What to produce -
A single number is wanted: how many lines of the records below contain the word "group".

Material supplied -
"""

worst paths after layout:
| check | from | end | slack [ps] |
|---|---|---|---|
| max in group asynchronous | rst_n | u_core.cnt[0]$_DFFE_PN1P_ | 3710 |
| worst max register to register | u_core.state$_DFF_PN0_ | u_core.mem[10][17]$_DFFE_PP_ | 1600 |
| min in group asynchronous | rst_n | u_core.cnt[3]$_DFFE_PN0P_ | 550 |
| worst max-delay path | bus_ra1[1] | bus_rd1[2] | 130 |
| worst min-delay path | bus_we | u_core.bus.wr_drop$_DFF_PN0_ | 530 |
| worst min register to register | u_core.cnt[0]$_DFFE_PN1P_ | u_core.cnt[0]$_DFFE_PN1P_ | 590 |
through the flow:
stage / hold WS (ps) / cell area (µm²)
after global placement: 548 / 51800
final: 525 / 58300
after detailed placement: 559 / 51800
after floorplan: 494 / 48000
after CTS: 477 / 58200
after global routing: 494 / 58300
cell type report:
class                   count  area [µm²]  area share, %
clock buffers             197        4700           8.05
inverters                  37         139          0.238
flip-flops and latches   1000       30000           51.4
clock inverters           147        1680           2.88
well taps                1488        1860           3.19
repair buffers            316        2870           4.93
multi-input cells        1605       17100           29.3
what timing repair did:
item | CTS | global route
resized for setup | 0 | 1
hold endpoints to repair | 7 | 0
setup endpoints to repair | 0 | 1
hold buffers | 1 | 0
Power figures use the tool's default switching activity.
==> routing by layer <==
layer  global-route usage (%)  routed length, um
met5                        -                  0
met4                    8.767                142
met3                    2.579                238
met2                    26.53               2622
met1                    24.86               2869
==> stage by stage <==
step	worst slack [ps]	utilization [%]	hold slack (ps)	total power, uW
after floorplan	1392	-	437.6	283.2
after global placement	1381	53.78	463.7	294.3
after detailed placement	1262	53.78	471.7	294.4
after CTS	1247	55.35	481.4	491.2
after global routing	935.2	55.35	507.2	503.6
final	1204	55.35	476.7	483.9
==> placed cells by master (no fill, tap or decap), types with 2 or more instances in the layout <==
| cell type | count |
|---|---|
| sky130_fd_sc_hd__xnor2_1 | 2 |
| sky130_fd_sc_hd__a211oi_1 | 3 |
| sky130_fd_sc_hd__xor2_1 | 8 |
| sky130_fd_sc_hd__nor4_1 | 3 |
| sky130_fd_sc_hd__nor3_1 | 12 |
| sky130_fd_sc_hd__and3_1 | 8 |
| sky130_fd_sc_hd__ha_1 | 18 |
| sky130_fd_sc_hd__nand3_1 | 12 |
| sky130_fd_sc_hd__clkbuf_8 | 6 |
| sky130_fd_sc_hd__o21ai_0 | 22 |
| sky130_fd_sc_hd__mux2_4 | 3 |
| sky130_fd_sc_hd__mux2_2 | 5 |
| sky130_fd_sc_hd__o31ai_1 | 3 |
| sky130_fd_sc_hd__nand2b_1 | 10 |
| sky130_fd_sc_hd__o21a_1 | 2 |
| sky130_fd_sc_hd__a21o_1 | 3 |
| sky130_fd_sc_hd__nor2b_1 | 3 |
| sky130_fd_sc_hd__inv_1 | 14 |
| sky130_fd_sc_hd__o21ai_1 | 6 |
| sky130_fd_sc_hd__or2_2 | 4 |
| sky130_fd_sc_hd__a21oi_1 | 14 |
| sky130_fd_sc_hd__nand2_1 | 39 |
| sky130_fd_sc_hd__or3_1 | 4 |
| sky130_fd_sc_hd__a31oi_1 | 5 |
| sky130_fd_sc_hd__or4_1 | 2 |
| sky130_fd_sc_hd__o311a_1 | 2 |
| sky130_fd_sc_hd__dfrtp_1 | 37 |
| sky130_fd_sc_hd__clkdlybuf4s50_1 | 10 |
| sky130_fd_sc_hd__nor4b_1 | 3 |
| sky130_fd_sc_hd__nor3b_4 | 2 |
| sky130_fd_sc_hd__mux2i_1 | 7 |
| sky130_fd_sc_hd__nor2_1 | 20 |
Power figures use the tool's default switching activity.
===== src/rtl/jt12_pkg.sv =====
// Shared types and bus-address constants for the JT12 register write sequencer.
package jt12_pkg;

  typedef enum logic [2:0] {
    IDLE,
    ADDR,
    AWAIT,
    DATA,
    DWAIT
  } state_t;

  localparam logic [1:0] ADDR_PHASE = 2'd0;
  localparam logic [1:0] DATA_PHASE = 2'd1;

  typedef struct packed {
    logic       part;
    logic [7:0] regn;
    logic [7:0] val;
  } cmd_t;

  // Chip bus address: bit 1 selects the register part, bit 0 the phase.
  function automatic logic [1:0] bus_addr(input logic part, input logic [1:0] phase);
    return phase | {part, 1'b0};
  endfunction

endpackage


===== src/rtl/jt12_wrseq_if.sv =====
// Command handshake and chip bus signals of the write sequencer.
interface jt12_wrseq_if;
  logic       cmd_valid;
  logic       cmd_ready;
  logic       cmd_part;
  logic [7:0] cmd_reg;
  logic [7:0] cmd_val;
  logic [1:0] ym_addr;
  logic [7:0] ym_din;
  logic       ym_write;
  logic       ym_busy;

  modport master (
    output cmd_valid, cmd_part, cmd_reg, cmd_val, ym_busy,
    input  cmd_ready, ym_addr, ym_din, ym_write
  );

  modport slave (
    input  cmd_valid, cmd_part, cmd_reg, cmd_val, ym_busy,
    output cmd_ready, ym_addr, ym_din, ym_write
  );
endinterface


===== src/rtl/jt12_cmdfifo.sv =====
// Command FIFO holding {part,reg,val}; power-of-two depth, wrapping pointers.
module jt12_cmdfifo import jt12_pkg::*; #(
  parameter int DEPTH = 4
) (
  input  logic                   clk,
  input  logic                   rst,
  input  logic                   push,
  input  cmd_t                   din,
  input  logic                   pop,
  output cmd_t                   dout,
  output logic                   full,
  output logic                   empty,
  output logic [$clog2(DEPTH):0] level
);
  localparam int AW = $clog2(DEPTH);
  localparam int LW = AW + 1;

  cmd_t          mem [DEPTH];
  logic [AW-1:0] wp;
  logic [AW-1:0] rp;
  logic          push_ok;
  logic          pop_ok;

  assign full    = (level == LW'(DEPTH));
  assign empty   = (level == '0);
  assign push_ok = push && !full;
  assign pop_ok  = pop && !empty;
  assign dout    = mem[rp];

  always_ff @(posedge clk) begin
    if (push_ok) mem[wp] <= din;
  end

  always_ff @(posedge clk) begin
    if (rst) begin
      wp    <= '0;
      rp    <= '0;
      level <= '0;
    end else begin
      if (push_ok) wp <= wp + AW'(1);
      if (pop_ok)  rp <= rp + AW'(1);
      case ({push_ok, pop_ok})
        2'b10:   level <= level + LW'(1);
        2'b01:   level <= level - LW'(1);
        default: level <= level;
      endcase
    end
  end
endmodule


===== src/rtl/jt12_wrseq.sv =====
// Serialises queued register writes onto the YM2612 bus: address phase, busy wait,
// data phase, busy wait; repeated addresses skip the address phase via a one-entry cache.
module jt12_wrseq import jt12_pkg::*; #(
  parameter int DEPTH     = 4,
  parameter int TMO       = 255,
  parameter int SKIP_ADDR = 1
) (
  input  logic                   clk,
  input  logic                   rst,
  jt12_wrseq_if.slave            bus,
  output logic                   idle,
  output logic                   timeout,
  output logic [$clog2(DEPTH):0] level
);
  state_t     state;
  state_t     nxt;
  cmd_t       head;
  cmd_t       hold;
  cmd_t       src;
  logic       empty;
  logic       full;
  logic       pop;
  logic       hit;
  logic       waiting;
  logic       wd_exp;
  logic       wait_done;
  logic       cache_vld;
  logic [8:0] cache;
  logic [7:0] wd;
  logic [1:0] addr_q;
  logic [7:0] din_q;

  jt12_cmdfifo #(.DEPTH(DEPTH)) u_fifo (
    .clk   (clk),
    .rst   (rst),
    .push  (bus.cmd_valid),
    .din   ({bus.cmd_part, bus.cmd_reg, bus.cmd_val}),
    .pop   (pop),
    .dout  (head),
    .full  (full),
    .empty (empty),
    .level (level)
  );

  assign bus.cmd_ready = !full;
  assign hit       = (SKIP_ADDR != 0) && cache_vld && (cache == {head.part, head.regn});
  assign waiting   = (state == AWAIT) || (state == DWAIT);
  assign wd_exp    = waiting && (wd == 8'(TMO - 1));
  // wd is zero only in the first wait cycle, when busy has not risen yet.
  assign wait_done = wd_exp || (waiting && (wd != '0) && !bus.ym_busy);
  // DATA entered from IDLE uses the FIFO head directly; from AWAIT the holding register.
  assign src       = (state == IDLE) ? head : hold;

  always_ff @(posedge clk) begin
    if (rst) state <= IDLE;
    else     state <= nxt;
  end

  always_comb begin
    nxt = state;
    pop = 1'b0;
    unique case (state)
      IDLE: begin
        if (!empty) begin
          pop = 1'b1;
          nxt = hit ? DATA : ADDR;
        end
      end
      ADDR:    nxt = AWAIT;
      AWAIT:   if (wait_done) nxt = DATA;
      DATA:    nxt = DWAIT;
      DWAIT:   if (wait_done) nxt = IDLE;
      default: nxt = IDLE;
    endcase
  end

  always_ff @(posedge clk) begin
    if (rst) begin
      hold      <= '0;
      cache     <= '0;
      cache_vld <= 1'b0;
      wd        <= '0;
      timeout   <= 1'b0;
      addr_q    <= '0;
      din_q     <= '0;
    end else begin
      if (pop) hold <= head;
      if (nxt == ADDR) begin
        addr_q <= bus_addr(src.part, ADDR_PHASE);
        din_q  <= src.regn;
      end
      if (nxt == DATA) begin
        addr_q <= bus_addr(src.part, DATA_PHASE);
        din_q  <= src.val;
      end
      if (waiting) wd <= wd + 8'd1;
      else         wd <= '0;
      if (state == ADDR) begin
        cache     <= {hold.part, hold.regn};
        cache_vld <= 1'b1;
      end
      if (wd_exp) begin
        timeout   <= 1'b1;
        cache_vld <= 1'b0;
      end
    end
  end

  assign bus.ym_addr  = addr_q;
  assign bus.ym_din   = din_q;
  assign bus.ym_write = (state == ADDR) || (state == DATA);
  assign idle         = empty && (state == IDLE);
endmodule
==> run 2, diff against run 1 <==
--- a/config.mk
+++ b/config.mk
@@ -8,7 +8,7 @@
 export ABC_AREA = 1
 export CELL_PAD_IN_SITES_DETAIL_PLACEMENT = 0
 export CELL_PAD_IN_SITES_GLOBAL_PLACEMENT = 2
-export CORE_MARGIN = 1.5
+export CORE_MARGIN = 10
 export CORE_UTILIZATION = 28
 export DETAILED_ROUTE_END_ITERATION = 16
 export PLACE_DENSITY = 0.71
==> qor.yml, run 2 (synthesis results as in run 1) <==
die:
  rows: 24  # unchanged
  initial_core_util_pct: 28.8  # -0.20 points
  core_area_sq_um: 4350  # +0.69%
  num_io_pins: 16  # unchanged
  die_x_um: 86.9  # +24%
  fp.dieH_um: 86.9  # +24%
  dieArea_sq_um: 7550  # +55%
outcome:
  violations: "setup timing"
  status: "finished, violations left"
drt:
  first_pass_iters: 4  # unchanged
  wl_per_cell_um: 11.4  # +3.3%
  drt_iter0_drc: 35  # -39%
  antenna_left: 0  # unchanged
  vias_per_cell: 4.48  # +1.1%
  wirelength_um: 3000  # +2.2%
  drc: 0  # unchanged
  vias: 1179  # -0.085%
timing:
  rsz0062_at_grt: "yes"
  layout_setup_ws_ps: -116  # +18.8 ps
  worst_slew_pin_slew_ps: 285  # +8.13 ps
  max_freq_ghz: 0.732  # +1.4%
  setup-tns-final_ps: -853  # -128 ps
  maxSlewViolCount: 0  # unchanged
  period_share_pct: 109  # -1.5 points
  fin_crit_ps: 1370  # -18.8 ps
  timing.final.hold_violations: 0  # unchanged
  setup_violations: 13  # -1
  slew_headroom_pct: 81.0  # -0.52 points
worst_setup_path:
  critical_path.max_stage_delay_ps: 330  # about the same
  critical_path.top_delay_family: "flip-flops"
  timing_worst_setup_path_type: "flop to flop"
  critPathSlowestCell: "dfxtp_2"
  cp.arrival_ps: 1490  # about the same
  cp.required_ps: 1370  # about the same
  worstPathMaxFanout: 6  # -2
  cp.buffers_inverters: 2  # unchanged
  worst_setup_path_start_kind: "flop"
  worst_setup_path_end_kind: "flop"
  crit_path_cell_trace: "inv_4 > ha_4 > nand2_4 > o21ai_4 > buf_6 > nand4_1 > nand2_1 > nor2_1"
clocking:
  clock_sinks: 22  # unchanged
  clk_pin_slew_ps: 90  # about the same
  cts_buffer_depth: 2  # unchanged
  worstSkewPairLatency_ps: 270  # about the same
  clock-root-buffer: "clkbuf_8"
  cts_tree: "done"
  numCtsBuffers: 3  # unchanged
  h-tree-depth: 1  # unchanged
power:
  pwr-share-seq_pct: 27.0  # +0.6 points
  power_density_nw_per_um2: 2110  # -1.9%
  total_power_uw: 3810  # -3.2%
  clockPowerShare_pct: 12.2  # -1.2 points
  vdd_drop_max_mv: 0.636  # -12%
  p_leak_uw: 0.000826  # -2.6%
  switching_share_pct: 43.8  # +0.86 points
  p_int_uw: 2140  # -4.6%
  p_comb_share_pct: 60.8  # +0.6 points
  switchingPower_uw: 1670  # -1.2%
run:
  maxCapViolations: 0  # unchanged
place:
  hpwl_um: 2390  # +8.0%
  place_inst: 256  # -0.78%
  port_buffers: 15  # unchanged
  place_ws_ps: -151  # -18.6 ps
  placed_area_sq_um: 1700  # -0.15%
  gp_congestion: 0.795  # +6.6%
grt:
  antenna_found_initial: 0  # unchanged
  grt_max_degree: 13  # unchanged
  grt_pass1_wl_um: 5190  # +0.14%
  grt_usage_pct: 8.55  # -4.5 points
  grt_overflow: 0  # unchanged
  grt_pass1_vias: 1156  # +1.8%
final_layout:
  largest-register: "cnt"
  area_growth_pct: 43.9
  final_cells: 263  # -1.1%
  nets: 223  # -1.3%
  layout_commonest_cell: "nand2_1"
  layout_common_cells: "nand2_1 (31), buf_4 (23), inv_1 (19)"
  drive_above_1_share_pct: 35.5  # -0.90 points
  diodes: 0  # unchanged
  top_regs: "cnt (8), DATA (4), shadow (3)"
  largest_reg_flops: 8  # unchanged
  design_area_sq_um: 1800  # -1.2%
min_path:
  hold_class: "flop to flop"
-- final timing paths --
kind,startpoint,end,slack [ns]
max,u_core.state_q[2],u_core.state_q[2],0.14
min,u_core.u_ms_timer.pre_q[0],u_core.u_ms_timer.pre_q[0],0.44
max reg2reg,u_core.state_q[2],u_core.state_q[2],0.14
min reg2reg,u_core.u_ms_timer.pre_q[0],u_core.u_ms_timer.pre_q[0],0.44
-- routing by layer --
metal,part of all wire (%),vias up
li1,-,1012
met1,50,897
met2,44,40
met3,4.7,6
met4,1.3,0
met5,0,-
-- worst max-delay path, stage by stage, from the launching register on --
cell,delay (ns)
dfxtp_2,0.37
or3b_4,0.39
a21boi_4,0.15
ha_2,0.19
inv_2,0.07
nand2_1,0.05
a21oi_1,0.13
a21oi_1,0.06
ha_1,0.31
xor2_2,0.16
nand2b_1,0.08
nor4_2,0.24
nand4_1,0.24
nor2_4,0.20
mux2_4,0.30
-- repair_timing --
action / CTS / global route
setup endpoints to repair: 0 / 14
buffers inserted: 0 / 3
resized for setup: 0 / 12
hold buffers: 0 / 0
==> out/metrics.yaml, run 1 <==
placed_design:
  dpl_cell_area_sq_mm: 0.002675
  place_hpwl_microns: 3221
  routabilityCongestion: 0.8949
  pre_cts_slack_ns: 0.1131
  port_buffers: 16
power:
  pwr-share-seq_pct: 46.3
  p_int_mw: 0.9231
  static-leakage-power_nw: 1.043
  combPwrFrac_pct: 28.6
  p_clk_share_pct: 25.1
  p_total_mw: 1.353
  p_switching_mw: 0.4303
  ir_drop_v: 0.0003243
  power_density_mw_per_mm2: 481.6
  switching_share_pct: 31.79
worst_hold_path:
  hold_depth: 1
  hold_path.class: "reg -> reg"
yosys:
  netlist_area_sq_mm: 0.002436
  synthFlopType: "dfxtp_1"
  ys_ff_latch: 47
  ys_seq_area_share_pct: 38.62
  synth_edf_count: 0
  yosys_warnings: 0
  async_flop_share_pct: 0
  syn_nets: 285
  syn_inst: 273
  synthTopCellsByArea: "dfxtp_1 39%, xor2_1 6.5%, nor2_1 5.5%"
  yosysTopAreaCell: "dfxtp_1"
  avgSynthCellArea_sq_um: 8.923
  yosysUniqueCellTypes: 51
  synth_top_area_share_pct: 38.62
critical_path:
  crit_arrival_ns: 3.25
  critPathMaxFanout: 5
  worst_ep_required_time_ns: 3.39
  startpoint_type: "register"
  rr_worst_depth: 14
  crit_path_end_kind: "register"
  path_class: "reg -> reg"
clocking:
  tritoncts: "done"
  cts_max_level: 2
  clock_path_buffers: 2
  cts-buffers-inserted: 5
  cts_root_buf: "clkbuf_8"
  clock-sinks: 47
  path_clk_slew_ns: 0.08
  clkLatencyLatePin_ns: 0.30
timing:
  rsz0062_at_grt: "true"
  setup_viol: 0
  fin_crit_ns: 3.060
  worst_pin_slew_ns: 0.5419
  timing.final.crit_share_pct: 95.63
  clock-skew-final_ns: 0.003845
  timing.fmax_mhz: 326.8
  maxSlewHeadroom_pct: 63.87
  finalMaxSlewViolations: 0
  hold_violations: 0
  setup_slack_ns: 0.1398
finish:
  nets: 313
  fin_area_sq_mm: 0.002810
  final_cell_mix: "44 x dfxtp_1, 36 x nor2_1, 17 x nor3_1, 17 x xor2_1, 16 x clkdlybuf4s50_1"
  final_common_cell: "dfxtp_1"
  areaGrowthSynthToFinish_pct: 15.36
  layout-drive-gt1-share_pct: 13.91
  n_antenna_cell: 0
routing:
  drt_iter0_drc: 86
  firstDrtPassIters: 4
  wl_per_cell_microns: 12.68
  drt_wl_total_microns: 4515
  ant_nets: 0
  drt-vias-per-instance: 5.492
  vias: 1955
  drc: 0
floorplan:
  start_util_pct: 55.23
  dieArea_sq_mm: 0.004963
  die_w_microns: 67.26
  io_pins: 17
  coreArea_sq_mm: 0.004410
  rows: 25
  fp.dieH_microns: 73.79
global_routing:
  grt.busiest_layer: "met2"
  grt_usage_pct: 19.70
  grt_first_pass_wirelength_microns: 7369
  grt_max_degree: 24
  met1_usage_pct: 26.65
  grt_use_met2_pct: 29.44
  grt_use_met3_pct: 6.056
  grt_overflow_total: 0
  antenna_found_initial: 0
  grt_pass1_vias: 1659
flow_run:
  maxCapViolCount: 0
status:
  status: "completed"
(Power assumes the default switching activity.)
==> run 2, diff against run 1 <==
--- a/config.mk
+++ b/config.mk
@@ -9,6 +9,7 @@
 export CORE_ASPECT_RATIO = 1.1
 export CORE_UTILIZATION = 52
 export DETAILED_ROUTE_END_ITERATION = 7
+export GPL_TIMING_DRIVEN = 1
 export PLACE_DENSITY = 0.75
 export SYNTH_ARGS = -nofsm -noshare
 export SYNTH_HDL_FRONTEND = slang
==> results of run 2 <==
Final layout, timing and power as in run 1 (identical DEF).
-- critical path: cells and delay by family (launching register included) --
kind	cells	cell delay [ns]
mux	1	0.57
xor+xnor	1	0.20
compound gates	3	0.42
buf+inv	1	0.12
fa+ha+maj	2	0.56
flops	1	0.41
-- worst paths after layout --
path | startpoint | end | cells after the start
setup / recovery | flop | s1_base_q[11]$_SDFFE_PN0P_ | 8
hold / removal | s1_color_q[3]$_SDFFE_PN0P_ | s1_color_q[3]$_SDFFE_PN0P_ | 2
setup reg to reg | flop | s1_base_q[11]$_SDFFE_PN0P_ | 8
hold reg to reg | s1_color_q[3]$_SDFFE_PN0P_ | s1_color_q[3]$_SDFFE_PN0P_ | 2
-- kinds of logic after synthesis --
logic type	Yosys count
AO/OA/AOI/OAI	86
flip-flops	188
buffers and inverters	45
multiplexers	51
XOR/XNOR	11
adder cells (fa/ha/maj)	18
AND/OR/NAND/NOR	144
==> config.mk <==
export PLATFORM = sky130hd
export DESIGN_NAME = ram_write_arbiter
export DESIGN_NICKNAME = d
export VERILOG_FILES = /design/src/rtl/ram_write_arbiter.sv
export SDC_FILE = /design/constraint.sdc
export NUM_CORES = 1
export LEC_CHECK = 0
export CAP_MARGIN = 20
export CORE_MARGIN = 3
export CORE_UTILIZATION = 43
export DETAILED_ROUTE_END_ITERATION = 12
export PLACE_DENSITY = 0.8
export RECOVER_POWER = 100
export SETUP_SLACK_MARGIN = 0.5
export SLEW_MARGIN = 5
export SYNTH_ARGS = -nofsm -noshare
export SYNTH_HDL_FRONTEND = slang
export SYNTH_SLANG_ARGS = --single-unit
==> constraint.sdc <==
create_clock -name Clock -period 1.8 [get_ports Clock]
set_input_delay 0.27 -clock Clock [delete_from_list [all_inputs] [get_ports Clock]]
set_output_delay 0.27 -clock Clock [all_outputs]
set_load 0.1 [all_outputs]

"""

Task solution -
2